14. The query error correction method according to claim 1, characterized in that, before determining at least one candidate information of the query information based on the query information and the target error correction data matched with the user, the Said method also includes any of the following:

Based on the user group of the user, determining the error correction data of the user group as the target error correction data matching the user, the error correction data of the user group includes the interest data set of the user group;

Based on the user group of the user, determining the error correction data of the user and the error correction data of the user group as the target error correction data, and the error correction data of the user includes the interest data of the user;

Based on the user group of the user, determining the error correction data and general error correction data of the user group as the target error correction data, the general error correction data including the interest data set of global users of the target application;

Based on the user group of the user, the error correction data of the user, the error correction data of the user group and the common error correction data are determined as the target error correction data.

15. A query error correction device, characterized in that the device comprises:

The first determination module is configured to determine first error indication information of the query information based on a target model matched with the user in response to receiving query information input by the user into the search box, and the target model is used to determine the first error indication information of the query information based on the target model The user's interest data in the target application determines whether the information input into the target model is wrong;

A candidate determination module, configured to determine at least one candidate associated with the query information based on the target error correction data matching the user and the query information in response to the first error indication information indicating that the query information is wrong Information, the target error correction data at least includes the interest data of the user in the target application;

A second determining module, configured to determine second error indication information of the at least one candidate information based on the target model;

A correction module, configured to determine correction information of the query information from the at least one candidate information based on the second error indication information.

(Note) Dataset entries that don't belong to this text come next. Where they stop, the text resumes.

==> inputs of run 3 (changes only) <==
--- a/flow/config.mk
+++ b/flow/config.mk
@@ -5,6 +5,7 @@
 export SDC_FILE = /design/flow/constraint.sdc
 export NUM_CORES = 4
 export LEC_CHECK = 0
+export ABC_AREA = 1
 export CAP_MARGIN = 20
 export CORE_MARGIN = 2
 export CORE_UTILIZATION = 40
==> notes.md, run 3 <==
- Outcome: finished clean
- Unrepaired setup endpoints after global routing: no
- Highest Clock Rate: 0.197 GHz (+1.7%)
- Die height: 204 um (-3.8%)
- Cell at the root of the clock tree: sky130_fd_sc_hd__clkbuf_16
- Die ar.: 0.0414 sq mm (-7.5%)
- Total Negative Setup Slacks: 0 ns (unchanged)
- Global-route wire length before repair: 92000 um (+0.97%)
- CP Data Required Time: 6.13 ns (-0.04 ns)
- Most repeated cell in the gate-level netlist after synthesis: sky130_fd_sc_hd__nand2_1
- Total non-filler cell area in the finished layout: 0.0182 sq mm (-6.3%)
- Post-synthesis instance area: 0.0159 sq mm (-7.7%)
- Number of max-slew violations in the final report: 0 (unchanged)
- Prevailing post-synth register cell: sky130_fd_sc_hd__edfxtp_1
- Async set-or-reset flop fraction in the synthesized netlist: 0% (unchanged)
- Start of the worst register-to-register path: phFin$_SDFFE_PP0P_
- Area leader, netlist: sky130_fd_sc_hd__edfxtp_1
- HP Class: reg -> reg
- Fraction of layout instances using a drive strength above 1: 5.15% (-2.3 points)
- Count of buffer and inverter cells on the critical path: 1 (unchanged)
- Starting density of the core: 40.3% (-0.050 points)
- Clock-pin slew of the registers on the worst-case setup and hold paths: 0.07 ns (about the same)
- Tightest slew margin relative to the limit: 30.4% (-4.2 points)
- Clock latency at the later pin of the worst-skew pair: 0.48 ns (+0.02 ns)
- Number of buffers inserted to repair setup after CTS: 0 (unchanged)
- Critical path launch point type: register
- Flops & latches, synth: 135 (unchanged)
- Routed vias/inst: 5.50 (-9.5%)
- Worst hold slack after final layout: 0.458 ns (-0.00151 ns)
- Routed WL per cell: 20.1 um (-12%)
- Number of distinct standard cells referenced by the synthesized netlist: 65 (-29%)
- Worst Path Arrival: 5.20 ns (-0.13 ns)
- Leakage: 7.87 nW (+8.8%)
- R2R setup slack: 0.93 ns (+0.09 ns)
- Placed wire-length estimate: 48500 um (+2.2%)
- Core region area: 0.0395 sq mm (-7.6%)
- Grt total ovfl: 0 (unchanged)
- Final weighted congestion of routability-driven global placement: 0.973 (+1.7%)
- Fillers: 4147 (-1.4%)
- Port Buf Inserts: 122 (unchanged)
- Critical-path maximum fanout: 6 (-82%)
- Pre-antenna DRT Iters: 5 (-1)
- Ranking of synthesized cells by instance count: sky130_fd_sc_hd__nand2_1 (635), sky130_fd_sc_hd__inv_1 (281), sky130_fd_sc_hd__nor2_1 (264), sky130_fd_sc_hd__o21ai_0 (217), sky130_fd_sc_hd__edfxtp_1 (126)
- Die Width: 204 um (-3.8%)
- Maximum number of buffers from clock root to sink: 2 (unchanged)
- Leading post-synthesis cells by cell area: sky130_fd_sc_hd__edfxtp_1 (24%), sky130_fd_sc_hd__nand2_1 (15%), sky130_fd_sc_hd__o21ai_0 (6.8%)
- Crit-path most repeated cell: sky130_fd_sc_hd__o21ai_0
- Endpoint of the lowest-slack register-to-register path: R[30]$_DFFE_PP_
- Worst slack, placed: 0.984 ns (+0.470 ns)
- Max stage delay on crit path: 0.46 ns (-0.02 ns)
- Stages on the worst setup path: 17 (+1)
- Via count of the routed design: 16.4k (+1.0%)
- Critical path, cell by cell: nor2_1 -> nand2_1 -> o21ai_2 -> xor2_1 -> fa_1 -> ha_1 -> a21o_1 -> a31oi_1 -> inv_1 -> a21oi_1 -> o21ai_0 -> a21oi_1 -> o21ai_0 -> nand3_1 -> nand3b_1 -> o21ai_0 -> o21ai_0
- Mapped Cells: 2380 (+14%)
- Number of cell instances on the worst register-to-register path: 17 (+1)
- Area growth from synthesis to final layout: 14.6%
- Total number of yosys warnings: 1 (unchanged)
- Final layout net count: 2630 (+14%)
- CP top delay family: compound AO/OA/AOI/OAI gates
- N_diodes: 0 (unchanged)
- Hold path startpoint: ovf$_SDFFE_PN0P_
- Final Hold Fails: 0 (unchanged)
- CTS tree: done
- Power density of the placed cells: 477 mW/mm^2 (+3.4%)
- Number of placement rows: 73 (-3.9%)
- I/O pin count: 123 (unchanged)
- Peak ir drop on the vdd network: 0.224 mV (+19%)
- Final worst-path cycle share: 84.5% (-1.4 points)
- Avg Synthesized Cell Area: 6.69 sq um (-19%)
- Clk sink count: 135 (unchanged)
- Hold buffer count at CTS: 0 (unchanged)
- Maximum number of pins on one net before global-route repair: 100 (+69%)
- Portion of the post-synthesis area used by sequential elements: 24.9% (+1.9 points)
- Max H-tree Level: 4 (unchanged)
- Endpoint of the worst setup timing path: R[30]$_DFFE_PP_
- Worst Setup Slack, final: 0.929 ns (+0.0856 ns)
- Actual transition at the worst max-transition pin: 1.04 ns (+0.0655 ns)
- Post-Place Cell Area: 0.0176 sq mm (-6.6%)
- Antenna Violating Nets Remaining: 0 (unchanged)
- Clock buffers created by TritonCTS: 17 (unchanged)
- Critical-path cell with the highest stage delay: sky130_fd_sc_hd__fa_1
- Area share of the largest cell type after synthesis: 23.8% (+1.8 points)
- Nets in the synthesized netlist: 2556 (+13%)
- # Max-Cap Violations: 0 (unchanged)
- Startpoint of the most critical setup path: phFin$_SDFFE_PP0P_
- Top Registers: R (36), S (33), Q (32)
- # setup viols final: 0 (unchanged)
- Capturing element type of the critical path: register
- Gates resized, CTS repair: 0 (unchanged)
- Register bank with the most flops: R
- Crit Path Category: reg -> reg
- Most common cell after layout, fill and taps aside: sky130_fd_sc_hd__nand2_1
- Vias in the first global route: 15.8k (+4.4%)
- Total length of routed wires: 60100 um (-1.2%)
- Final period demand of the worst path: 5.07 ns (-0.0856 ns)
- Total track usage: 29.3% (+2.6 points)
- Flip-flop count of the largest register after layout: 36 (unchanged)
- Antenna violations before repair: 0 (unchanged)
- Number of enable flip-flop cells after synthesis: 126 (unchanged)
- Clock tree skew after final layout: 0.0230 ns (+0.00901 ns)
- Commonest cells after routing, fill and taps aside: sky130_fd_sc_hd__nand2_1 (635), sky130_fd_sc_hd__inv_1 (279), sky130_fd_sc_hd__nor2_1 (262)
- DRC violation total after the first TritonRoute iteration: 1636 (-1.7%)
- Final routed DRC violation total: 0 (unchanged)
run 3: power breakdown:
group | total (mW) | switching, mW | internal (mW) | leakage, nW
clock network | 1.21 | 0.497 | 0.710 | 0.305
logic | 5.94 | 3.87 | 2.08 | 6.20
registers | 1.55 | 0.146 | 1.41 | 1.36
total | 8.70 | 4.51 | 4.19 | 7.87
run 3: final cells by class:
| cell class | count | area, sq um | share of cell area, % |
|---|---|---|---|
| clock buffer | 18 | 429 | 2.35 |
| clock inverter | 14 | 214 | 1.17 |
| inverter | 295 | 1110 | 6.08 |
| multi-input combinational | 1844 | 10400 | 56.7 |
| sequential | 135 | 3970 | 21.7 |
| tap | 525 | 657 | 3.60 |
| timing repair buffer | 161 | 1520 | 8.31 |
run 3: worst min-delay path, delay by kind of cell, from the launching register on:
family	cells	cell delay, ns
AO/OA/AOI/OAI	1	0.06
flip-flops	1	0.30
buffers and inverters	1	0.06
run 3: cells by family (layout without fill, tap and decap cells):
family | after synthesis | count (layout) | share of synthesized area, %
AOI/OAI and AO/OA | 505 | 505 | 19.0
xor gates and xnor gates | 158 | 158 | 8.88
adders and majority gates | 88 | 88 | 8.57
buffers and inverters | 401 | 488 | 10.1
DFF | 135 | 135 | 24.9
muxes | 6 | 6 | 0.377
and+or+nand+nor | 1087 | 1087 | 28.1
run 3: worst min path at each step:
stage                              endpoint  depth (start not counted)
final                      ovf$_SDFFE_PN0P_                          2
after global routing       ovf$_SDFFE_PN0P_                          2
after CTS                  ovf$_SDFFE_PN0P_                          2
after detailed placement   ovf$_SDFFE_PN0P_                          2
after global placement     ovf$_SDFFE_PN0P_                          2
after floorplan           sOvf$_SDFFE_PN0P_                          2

16. A computer device comprising a memory, a processor and a computer program stored on the memory, wherein the processor executes the computer program to realize the query error correction described in any one of claims 1 to 14 method.

17. A computer-readable storage medium, on which a computer program is stored, wherein, when the computer program is executed by a processor, the query error correction method according to any one of claims 1 to 14 is implemented.

18. A computer program product, comprising a computer program, characterized in that, when the computer program is executed by a processor, the query error correction method according to any one of claims 1 to 14 is implemented.